→ **TASK REQUIREMENTS**
From the listing, collect all lines containing the word "input".

→ **RECORDS SHOWN**
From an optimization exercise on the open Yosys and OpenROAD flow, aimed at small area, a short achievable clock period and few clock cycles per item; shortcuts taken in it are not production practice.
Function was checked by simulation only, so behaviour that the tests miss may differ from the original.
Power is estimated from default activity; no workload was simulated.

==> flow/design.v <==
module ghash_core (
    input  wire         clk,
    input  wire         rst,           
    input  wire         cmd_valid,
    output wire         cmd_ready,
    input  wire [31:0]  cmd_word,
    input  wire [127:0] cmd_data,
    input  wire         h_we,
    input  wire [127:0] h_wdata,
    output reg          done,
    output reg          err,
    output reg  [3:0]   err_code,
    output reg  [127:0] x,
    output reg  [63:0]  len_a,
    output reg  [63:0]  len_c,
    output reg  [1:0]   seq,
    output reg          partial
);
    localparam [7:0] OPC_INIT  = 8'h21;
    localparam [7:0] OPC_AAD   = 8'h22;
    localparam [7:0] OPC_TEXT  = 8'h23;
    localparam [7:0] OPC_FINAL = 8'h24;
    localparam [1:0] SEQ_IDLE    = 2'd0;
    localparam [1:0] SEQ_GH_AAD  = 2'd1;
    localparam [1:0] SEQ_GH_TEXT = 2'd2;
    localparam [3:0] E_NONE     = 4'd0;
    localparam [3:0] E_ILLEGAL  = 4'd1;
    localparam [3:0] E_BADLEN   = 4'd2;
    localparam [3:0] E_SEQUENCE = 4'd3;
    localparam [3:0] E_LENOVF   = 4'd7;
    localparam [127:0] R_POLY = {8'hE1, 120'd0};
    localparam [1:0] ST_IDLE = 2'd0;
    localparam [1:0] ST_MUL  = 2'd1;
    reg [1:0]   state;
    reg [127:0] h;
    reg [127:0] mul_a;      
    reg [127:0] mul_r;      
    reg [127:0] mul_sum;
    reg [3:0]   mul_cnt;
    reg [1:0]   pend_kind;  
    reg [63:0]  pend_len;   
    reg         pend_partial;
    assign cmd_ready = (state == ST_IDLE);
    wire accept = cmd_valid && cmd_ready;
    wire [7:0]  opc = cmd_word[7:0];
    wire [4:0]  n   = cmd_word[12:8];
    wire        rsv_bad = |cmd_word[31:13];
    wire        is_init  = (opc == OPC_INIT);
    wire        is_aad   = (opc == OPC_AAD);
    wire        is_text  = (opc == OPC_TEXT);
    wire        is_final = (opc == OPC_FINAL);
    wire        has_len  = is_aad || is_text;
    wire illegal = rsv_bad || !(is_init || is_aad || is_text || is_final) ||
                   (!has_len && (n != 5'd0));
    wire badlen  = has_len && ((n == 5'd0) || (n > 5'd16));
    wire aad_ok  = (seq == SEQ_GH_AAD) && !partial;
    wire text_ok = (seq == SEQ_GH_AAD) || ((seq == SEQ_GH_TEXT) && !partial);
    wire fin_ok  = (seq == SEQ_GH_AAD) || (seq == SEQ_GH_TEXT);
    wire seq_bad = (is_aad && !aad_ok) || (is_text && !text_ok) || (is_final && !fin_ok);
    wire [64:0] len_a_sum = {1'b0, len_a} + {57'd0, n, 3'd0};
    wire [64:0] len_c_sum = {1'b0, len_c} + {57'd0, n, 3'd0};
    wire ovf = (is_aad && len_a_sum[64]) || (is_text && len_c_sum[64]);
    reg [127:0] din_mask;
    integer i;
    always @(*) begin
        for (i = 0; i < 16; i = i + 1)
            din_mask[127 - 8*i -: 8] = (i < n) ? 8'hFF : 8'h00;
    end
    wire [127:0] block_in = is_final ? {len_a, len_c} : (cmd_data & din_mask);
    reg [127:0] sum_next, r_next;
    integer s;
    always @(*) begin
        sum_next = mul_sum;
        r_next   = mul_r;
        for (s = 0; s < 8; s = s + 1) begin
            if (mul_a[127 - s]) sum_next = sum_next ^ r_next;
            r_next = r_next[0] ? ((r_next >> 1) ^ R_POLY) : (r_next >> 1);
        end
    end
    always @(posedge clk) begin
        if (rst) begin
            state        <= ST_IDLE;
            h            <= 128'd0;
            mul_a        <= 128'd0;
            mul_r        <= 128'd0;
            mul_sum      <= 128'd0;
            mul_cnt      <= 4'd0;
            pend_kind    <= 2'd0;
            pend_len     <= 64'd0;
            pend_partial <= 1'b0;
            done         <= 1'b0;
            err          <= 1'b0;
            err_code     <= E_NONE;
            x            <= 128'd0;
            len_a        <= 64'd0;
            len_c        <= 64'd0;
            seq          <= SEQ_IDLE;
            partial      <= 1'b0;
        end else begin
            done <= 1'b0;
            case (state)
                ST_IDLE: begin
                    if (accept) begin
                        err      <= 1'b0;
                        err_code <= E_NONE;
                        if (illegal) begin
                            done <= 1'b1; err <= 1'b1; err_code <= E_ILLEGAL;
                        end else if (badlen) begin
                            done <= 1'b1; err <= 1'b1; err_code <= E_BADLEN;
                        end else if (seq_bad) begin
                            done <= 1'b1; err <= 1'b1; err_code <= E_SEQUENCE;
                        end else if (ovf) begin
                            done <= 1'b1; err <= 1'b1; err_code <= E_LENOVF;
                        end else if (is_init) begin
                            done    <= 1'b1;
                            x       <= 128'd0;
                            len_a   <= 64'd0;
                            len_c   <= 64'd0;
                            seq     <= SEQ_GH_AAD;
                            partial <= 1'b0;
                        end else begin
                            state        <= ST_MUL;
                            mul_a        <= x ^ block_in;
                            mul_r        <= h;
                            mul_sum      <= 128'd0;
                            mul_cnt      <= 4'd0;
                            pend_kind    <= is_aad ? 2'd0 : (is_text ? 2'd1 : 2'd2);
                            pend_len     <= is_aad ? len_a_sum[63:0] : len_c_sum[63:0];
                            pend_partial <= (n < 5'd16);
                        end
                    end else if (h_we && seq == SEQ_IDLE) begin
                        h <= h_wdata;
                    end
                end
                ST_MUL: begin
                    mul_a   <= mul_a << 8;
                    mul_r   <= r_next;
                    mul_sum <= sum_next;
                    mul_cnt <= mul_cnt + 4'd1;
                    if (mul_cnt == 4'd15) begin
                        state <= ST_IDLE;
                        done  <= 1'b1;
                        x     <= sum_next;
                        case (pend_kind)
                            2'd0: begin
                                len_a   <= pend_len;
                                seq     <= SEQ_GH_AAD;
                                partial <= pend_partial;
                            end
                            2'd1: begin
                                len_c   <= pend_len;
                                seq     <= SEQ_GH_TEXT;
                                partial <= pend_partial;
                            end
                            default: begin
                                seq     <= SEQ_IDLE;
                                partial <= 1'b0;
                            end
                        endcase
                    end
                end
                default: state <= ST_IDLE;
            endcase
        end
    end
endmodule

→ **RESULT**
    input  wire         clk,
    input  wire         rst,           
    input  wire         cmd_valid,
    input  wire [31:0]  cmd_word,
    input  wire [127:0] cmd_data,
    input  wire         h_we,
    input  wire [127:0] h_wdata,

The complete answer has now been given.